# Directions
Go through the listing beneath and show each line containing the string "synthesis".

(Beginning of Task material)

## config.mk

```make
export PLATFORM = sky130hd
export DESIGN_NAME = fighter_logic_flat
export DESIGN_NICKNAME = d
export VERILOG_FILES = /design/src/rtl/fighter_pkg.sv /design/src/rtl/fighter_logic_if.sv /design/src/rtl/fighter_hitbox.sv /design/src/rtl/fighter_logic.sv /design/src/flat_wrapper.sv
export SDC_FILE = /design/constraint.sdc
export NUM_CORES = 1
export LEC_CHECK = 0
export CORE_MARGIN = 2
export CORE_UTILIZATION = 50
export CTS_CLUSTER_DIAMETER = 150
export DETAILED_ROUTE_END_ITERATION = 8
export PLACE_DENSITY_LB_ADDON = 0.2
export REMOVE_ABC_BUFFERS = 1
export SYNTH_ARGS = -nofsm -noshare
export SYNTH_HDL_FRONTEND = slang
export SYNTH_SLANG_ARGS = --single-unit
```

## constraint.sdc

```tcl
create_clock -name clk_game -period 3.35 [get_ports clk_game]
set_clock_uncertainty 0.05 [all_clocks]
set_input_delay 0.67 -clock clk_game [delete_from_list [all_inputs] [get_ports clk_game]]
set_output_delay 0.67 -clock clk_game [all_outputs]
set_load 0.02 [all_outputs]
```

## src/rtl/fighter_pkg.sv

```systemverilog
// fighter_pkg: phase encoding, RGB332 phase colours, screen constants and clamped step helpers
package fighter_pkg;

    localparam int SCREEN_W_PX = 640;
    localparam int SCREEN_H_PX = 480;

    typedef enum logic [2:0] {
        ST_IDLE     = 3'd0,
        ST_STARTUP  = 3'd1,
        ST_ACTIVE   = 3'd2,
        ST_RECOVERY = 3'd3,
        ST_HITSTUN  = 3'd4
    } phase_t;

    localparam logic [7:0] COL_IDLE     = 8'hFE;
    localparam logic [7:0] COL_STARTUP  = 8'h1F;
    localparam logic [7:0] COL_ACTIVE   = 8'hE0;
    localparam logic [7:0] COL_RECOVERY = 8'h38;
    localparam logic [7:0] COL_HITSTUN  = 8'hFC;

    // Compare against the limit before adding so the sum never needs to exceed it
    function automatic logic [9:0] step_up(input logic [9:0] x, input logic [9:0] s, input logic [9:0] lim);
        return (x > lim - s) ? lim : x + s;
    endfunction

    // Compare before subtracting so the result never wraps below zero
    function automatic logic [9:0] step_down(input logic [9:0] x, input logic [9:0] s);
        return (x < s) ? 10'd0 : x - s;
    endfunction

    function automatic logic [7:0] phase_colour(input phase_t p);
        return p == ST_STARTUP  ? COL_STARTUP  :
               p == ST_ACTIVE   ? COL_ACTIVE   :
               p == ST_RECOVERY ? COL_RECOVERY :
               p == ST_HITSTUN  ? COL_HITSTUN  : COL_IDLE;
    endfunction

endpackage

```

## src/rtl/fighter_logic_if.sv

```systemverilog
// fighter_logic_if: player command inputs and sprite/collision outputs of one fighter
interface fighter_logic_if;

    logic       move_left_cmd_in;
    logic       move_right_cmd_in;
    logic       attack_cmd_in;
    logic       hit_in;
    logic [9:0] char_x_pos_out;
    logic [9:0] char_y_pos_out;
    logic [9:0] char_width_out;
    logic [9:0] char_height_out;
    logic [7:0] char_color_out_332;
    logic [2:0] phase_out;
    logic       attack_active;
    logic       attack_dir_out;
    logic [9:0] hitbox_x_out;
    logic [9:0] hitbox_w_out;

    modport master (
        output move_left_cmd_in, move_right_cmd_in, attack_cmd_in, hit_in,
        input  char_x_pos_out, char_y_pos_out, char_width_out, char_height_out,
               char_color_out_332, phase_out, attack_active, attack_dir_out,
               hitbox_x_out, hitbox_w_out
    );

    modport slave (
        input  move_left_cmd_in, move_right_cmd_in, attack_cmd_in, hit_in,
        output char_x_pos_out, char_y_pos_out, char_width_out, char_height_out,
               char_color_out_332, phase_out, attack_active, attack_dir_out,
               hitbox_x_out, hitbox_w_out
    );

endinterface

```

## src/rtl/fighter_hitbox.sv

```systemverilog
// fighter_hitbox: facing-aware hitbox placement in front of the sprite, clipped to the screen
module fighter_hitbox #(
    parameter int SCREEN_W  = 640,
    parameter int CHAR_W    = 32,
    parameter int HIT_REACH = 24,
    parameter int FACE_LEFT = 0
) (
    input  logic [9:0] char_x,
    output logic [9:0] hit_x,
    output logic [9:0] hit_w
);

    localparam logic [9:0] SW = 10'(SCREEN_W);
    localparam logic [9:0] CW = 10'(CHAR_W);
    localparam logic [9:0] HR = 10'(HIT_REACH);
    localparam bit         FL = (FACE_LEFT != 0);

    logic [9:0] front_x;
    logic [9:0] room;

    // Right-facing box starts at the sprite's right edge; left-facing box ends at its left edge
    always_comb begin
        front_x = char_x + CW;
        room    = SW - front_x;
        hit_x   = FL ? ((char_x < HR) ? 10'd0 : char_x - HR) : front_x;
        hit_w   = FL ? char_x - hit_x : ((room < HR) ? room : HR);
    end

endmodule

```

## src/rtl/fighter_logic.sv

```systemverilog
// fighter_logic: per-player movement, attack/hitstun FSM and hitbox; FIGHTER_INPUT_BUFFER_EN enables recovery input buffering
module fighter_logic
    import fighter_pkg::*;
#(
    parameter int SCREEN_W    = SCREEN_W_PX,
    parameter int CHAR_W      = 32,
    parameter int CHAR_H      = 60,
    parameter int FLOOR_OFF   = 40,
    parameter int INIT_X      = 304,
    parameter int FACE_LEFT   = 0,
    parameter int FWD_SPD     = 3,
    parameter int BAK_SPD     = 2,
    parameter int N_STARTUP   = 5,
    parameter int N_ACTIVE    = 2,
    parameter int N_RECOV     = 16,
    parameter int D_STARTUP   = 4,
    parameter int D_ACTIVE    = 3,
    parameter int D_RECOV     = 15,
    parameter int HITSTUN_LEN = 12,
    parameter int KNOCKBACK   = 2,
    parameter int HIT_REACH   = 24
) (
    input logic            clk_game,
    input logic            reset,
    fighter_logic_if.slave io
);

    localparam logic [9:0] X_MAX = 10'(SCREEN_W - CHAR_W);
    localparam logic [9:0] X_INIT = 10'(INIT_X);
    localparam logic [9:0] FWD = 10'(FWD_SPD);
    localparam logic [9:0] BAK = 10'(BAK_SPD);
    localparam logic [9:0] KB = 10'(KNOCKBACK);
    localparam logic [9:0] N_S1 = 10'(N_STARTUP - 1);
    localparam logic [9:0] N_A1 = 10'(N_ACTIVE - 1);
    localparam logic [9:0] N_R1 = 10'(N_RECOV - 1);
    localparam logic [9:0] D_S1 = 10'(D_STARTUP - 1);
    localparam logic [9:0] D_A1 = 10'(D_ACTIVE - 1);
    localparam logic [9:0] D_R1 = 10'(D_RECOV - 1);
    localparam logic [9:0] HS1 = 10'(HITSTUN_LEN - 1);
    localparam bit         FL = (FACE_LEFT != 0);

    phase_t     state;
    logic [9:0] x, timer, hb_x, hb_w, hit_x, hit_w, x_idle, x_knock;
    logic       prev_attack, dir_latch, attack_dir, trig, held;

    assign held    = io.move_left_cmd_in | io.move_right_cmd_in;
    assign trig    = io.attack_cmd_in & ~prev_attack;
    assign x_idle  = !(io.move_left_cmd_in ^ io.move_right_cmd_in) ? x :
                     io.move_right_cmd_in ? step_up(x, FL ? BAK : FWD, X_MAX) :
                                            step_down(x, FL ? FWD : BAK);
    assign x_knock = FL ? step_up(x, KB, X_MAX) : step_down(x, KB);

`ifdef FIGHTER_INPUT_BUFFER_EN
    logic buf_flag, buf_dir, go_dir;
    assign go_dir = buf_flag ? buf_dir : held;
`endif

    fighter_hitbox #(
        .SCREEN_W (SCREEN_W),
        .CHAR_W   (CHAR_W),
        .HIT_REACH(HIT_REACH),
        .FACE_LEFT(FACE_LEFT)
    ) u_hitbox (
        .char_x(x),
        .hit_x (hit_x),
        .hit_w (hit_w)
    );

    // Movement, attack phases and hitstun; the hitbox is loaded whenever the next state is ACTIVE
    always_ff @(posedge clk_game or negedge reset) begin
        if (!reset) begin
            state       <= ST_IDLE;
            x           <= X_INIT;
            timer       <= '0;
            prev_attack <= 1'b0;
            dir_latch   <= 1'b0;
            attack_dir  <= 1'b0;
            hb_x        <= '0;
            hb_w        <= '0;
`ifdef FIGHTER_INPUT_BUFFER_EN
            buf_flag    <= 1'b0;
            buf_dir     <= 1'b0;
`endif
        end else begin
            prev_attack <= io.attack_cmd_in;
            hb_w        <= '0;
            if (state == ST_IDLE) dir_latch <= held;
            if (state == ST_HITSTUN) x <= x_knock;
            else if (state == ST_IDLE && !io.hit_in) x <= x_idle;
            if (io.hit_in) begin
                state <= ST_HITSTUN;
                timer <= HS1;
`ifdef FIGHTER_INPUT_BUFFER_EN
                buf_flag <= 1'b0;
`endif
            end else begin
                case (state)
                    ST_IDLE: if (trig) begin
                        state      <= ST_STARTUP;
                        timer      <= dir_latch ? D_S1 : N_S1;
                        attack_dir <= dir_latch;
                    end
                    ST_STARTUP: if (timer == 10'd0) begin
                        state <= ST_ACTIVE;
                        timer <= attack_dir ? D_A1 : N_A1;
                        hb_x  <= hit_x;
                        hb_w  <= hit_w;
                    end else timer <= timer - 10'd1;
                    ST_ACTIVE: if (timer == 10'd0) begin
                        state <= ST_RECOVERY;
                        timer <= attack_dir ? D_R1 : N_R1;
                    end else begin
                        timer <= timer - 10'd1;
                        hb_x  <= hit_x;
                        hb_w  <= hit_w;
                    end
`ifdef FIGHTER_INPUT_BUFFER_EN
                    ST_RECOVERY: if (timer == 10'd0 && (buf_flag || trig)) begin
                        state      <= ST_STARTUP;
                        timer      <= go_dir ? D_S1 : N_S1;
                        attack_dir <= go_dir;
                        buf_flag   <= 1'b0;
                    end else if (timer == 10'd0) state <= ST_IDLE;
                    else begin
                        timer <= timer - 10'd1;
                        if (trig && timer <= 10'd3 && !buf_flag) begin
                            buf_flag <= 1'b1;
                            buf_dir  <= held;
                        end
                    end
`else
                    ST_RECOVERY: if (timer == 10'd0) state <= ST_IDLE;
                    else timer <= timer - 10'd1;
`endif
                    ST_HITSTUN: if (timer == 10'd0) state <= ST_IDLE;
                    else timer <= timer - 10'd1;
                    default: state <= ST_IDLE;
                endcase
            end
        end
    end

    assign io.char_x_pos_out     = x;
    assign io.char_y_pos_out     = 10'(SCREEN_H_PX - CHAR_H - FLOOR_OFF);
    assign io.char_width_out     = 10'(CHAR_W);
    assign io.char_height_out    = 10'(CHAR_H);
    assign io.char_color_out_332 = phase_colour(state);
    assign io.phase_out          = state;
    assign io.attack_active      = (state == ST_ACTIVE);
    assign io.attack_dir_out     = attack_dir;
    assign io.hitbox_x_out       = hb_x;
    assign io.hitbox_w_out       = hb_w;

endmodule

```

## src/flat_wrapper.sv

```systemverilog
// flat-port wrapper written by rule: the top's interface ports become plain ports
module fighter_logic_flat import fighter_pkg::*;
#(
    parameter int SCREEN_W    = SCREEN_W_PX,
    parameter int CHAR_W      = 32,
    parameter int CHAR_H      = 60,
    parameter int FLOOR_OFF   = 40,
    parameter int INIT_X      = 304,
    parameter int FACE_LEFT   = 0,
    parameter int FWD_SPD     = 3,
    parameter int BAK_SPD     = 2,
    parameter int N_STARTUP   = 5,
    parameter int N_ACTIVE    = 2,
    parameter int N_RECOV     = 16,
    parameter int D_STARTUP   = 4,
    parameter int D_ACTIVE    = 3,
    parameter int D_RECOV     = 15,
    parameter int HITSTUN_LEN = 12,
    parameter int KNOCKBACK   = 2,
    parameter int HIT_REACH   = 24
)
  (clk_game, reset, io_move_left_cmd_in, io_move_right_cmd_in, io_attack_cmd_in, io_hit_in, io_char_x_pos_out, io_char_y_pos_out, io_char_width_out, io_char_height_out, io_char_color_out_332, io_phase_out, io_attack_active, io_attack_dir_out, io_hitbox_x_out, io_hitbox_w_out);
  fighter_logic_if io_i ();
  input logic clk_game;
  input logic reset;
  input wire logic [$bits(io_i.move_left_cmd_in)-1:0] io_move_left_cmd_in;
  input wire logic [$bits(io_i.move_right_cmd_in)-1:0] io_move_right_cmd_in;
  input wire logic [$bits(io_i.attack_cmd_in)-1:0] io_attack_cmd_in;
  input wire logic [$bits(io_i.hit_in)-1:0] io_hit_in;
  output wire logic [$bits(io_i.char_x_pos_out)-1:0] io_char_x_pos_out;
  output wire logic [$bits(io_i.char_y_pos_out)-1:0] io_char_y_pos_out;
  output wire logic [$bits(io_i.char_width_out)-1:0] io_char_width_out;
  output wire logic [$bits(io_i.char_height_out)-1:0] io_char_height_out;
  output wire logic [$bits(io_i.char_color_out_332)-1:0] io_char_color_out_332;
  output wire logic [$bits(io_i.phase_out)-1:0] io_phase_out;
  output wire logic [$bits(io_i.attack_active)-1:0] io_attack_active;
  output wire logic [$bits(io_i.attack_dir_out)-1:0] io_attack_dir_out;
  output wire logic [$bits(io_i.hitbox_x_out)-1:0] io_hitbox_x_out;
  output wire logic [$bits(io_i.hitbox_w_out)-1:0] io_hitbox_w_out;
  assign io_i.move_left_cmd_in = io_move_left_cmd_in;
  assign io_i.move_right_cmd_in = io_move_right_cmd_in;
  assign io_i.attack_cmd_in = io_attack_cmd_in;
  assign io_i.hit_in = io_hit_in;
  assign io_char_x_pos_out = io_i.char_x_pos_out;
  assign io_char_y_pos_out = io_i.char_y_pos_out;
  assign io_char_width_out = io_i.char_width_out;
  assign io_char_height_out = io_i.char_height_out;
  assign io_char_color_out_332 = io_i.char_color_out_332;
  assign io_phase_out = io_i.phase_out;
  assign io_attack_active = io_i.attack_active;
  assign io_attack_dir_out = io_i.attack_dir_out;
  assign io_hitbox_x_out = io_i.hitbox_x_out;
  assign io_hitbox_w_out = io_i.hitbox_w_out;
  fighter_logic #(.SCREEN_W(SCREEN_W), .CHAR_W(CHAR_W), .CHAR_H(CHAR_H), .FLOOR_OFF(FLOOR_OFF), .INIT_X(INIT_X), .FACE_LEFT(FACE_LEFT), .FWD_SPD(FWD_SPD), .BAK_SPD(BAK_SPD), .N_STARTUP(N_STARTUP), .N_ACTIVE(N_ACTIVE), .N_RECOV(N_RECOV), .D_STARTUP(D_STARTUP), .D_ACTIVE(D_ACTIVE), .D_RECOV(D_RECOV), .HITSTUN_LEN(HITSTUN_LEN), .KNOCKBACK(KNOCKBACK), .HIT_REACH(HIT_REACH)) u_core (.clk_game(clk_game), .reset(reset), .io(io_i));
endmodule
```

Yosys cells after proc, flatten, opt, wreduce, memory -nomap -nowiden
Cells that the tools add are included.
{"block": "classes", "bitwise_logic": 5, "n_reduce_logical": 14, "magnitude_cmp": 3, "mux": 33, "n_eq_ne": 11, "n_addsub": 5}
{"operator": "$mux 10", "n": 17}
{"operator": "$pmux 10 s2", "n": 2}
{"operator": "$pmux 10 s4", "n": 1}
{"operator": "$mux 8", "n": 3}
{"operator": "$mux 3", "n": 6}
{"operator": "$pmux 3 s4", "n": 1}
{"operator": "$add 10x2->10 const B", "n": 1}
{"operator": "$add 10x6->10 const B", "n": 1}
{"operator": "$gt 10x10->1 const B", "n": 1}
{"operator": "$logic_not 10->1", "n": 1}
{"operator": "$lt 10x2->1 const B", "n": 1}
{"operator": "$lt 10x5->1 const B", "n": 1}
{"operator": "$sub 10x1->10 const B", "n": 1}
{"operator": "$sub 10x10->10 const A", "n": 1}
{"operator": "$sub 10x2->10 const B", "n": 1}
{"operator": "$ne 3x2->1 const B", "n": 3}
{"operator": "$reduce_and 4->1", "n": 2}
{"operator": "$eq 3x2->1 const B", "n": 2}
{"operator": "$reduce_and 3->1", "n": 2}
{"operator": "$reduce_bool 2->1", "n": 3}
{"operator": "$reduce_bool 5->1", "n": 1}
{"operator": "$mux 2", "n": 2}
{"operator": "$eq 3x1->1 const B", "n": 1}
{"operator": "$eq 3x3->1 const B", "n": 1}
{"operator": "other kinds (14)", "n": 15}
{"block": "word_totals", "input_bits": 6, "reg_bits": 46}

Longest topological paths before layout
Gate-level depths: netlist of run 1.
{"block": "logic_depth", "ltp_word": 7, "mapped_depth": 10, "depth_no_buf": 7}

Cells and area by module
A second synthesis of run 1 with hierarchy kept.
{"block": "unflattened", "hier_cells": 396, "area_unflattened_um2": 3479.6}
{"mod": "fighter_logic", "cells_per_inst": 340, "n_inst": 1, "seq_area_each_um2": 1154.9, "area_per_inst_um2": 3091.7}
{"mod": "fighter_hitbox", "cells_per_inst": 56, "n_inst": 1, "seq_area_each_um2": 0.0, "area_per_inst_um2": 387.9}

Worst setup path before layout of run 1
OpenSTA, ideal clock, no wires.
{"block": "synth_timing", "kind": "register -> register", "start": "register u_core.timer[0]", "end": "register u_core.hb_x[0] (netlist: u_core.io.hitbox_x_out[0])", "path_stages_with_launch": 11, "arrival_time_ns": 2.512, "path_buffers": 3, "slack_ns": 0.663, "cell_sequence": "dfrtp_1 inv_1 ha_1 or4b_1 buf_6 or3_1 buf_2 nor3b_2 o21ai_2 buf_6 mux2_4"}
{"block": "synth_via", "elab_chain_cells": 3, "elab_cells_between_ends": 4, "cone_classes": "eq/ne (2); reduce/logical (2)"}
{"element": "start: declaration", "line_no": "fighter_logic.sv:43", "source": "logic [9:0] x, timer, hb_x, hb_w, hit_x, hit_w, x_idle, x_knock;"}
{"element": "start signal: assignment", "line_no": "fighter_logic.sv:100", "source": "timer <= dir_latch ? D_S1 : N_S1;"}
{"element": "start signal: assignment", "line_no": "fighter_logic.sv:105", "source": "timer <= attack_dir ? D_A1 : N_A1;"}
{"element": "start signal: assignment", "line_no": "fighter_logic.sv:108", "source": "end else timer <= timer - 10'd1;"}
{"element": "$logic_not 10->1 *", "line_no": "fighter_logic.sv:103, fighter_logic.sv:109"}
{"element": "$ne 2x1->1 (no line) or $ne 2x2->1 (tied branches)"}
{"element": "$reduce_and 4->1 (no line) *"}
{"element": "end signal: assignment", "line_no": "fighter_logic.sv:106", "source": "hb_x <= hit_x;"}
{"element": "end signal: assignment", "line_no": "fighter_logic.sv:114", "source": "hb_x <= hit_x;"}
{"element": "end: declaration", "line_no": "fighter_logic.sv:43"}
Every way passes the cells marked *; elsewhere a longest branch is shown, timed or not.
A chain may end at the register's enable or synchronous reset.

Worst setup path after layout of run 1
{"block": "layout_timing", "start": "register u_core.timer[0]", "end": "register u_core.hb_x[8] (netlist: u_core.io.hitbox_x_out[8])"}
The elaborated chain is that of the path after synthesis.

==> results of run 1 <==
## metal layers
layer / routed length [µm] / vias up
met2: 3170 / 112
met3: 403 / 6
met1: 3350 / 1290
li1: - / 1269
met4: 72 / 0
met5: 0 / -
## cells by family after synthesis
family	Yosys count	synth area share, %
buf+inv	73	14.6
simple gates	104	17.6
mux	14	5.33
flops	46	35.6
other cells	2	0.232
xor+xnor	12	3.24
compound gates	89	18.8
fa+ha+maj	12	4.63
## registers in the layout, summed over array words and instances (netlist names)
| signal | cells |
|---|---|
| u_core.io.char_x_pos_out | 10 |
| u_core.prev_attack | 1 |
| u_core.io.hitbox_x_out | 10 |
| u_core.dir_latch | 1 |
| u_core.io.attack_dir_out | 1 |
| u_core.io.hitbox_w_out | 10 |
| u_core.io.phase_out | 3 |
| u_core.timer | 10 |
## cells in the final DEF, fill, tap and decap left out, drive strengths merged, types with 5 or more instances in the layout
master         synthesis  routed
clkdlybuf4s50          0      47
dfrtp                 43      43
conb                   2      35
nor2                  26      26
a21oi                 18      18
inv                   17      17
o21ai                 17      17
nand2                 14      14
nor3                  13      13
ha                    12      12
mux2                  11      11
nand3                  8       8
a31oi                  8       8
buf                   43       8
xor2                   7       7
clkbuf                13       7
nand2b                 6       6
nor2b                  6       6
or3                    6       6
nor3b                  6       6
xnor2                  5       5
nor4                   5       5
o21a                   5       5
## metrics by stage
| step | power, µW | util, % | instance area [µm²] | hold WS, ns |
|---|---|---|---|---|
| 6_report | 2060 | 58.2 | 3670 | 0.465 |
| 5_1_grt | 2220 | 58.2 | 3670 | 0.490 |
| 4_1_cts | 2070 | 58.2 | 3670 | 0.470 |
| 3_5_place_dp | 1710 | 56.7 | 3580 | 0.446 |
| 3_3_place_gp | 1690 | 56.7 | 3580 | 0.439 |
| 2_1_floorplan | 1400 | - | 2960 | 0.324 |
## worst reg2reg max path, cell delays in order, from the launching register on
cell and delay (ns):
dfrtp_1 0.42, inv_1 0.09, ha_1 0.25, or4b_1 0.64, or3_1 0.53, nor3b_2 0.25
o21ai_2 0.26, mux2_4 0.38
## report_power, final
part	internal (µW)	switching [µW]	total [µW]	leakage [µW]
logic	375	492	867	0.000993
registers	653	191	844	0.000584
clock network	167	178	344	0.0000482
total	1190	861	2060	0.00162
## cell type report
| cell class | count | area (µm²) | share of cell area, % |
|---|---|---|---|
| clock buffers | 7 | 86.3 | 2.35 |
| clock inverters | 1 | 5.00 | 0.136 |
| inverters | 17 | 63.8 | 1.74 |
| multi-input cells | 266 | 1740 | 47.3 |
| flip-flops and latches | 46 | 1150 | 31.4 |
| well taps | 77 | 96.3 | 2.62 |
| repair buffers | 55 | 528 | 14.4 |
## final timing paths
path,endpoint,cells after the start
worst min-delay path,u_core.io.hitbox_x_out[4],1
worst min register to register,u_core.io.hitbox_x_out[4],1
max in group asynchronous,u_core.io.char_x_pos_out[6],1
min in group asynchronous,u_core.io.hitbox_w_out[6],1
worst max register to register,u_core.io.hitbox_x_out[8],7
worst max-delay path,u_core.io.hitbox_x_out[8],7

(End of Task material)

# Reply
A second synthesis of run 1 with hierarchy kept.
The elaborated chain is that of the path after synthesis.
## cells by family after synthesis
master         synthesis  routed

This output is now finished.